Listed records Block Start

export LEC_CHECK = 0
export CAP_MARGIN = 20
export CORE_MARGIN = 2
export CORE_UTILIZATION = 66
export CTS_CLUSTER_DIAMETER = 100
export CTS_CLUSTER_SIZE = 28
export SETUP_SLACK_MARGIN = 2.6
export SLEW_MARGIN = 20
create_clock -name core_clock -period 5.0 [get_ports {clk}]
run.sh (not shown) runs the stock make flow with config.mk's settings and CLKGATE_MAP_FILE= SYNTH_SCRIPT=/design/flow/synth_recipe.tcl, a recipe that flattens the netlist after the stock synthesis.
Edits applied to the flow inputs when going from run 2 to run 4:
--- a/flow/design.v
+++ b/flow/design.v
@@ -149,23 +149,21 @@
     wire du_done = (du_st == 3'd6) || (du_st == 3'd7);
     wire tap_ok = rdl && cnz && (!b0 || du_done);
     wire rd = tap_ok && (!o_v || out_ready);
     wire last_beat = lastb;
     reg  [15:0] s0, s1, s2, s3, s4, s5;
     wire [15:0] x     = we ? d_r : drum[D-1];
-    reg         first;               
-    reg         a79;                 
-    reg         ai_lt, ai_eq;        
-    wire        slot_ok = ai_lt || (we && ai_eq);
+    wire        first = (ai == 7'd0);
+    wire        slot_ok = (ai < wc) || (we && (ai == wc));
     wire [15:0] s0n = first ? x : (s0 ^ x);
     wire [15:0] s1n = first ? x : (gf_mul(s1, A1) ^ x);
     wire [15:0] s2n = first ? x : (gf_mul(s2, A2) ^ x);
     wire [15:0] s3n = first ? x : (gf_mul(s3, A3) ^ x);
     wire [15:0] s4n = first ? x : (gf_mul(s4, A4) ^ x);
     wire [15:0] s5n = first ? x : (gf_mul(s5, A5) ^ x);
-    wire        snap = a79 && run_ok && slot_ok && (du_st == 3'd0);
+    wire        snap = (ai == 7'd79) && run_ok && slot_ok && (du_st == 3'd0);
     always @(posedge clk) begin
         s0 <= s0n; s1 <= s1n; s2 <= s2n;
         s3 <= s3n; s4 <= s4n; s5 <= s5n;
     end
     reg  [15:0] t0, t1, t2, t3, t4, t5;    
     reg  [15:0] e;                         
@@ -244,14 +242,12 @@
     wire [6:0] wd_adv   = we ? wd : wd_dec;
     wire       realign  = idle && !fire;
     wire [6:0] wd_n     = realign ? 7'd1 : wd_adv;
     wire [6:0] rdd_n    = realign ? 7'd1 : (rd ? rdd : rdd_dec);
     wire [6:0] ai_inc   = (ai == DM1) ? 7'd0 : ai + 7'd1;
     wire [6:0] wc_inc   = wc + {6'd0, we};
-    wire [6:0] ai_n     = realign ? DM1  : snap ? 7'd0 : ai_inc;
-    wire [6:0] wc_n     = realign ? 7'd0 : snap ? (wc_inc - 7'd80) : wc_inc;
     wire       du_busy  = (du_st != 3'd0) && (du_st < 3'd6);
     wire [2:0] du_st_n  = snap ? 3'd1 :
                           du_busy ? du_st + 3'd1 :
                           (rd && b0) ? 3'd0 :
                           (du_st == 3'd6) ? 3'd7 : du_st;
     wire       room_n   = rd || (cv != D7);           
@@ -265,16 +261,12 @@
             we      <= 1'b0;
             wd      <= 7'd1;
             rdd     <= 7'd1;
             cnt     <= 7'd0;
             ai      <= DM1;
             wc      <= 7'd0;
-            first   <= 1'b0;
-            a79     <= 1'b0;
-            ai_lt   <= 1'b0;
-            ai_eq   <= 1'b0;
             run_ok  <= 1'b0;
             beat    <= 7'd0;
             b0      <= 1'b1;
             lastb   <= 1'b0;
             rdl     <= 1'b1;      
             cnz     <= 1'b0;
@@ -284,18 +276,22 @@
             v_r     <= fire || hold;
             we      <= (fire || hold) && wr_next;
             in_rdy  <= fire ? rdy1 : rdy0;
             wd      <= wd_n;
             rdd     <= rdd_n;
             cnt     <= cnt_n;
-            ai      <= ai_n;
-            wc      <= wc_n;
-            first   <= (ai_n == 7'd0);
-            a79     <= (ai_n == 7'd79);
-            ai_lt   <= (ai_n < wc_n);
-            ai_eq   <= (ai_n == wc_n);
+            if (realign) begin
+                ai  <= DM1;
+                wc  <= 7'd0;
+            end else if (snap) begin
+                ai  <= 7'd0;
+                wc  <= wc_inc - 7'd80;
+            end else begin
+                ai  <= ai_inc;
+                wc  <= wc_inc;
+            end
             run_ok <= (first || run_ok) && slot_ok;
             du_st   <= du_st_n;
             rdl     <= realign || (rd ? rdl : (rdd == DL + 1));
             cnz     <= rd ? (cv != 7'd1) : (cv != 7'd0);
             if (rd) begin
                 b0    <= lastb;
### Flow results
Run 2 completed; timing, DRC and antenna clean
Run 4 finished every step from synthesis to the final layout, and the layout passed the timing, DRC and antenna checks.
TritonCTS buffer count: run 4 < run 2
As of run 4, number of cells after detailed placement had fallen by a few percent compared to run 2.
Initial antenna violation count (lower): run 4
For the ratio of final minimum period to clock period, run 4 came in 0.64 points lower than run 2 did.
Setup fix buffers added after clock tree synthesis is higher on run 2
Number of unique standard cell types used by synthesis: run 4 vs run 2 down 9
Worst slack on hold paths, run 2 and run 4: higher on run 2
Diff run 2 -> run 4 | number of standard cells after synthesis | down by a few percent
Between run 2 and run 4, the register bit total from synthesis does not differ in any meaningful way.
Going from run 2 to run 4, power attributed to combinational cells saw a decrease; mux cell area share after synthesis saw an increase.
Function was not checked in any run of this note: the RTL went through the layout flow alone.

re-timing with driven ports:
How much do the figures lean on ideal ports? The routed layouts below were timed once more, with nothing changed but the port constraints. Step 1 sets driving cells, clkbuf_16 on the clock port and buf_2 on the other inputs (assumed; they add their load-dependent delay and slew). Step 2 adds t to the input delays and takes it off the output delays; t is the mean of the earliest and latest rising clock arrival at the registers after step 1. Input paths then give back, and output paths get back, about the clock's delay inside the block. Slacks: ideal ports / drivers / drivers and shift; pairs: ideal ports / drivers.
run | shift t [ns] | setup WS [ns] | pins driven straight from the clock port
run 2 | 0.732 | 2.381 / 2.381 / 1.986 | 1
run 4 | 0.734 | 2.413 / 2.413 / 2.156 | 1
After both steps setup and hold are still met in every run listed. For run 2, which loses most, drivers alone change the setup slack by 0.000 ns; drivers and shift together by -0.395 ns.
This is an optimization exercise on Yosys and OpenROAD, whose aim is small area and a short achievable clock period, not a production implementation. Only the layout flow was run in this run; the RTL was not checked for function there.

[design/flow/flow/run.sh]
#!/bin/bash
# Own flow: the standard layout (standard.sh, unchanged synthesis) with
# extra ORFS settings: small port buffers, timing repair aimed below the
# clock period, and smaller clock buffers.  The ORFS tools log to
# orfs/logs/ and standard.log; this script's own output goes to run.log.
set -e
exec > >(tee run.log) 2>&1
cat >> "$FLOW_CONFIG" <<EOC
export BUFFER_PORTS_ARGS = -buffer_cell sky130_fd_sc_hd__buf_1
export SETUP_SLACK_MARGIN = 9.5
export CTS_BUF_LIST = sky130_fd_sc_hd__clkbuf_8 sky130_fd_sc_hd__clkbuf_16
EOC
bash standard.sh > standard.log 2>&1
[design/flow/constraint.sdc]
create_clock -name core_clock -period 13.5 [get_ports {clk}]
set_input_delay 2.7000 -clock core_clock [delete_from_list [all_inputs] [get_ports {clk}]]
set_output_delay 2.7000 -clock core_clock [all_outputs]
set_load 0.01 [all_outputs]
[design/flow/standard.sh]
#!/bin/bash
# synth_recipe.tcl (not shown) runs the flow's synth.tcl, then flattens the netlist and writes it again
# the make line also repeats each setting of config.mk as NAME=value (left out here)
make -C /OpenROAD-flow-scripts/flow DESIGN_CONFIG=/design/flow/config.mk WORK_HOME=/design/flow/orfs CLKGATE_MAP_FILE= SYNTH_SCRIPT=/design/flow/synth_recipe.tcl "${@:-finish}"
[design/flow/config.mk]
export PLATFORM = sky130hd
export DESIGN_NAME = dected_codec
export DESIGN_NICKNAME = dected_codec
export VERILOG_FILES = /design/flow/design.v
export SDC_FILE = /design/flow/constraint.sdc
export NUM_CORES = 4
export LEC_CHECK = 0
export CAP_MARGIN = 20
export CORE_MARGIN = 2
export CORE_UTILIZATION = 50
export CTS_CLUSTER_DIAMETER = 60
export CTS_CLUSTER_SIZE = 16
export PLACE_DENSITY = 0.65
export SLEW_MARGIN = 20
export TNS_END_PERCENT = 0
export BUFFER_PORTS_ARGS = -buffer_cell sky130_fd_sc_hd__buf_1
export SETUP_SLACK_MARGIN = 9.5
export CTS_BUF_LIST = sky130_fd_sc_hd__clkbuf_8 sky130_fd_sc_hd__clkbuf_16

Listed records Block End

Your instructions | Above are the records; from them, give again exactly the lines from the one containing "du_busy ? du_st" to the one containing "(rdd == DL + 1));", both lines included, and nothing more.

Completed exercise |
                           du_busy ? du_st + 3'd1 :
                           (rd && b0) ? 3'd0 :
                           (du_st == 3'd6) ? 3'd7 : du_st;
     wire       room_n   = rd || (cv != D7);           
@@ -265,16 +261,12 @@
             we      <= 1'b0;
             wd      <= 7'd1;
             rdd     <= 7'd1;
             cnt     <= 7'd0;
             ai      <= DM1;
             wc      <= 7'd0;
-            first   <= 1'b0;
-            a79     <= 1'b0;
-            ai_lt   <= 1'b0;
-            ai_eq   <= 1'b0;
             run_ok  <= 1'b0;
             beat    <= 7'd0;
             b0      <= 1'b1;
             lastb   <= 1'b0;
             rdl     <= 1'b1;      
             cnz     <= 1'b0;
@@ -284,18 +276,22 @@
             v_r     <= fire || hold;
             we      <= (fire || hold) && wr_next;
             in_rdy  <= fire ? rdy1 : rdy0;
             wd      <= wd_n;
             rdd     <= rdd_n;
             cnt     <= cnt_n;
-            ai      <= ai_n;
-            wc      <= wc_n;
-            first   <= (ai_n == 7'd0);
-            a79     <= (ai_n == 7'd79);
-            ai_lt   <= (ai_n < wc_n);
-            ai_eq   <= (ai_n == wc_n);
+            if (realign) begin
+                ai  <= DM1;
+                wc  <= 7'd0;
+            end else if (snap) begin
+                ai  <= 7'd0;
+                wc  <= wc_inc - 7'd80;
+            end else begin
+                ai  <= ai_inc;
+                wc  <= wc_inc;
+            end
             run_ok <= (first || run_ok) && slot_ok;
             du_st   <= du_st_n;
             rdl     <= realign || (rd ? rdl : (rdd == DL + 1));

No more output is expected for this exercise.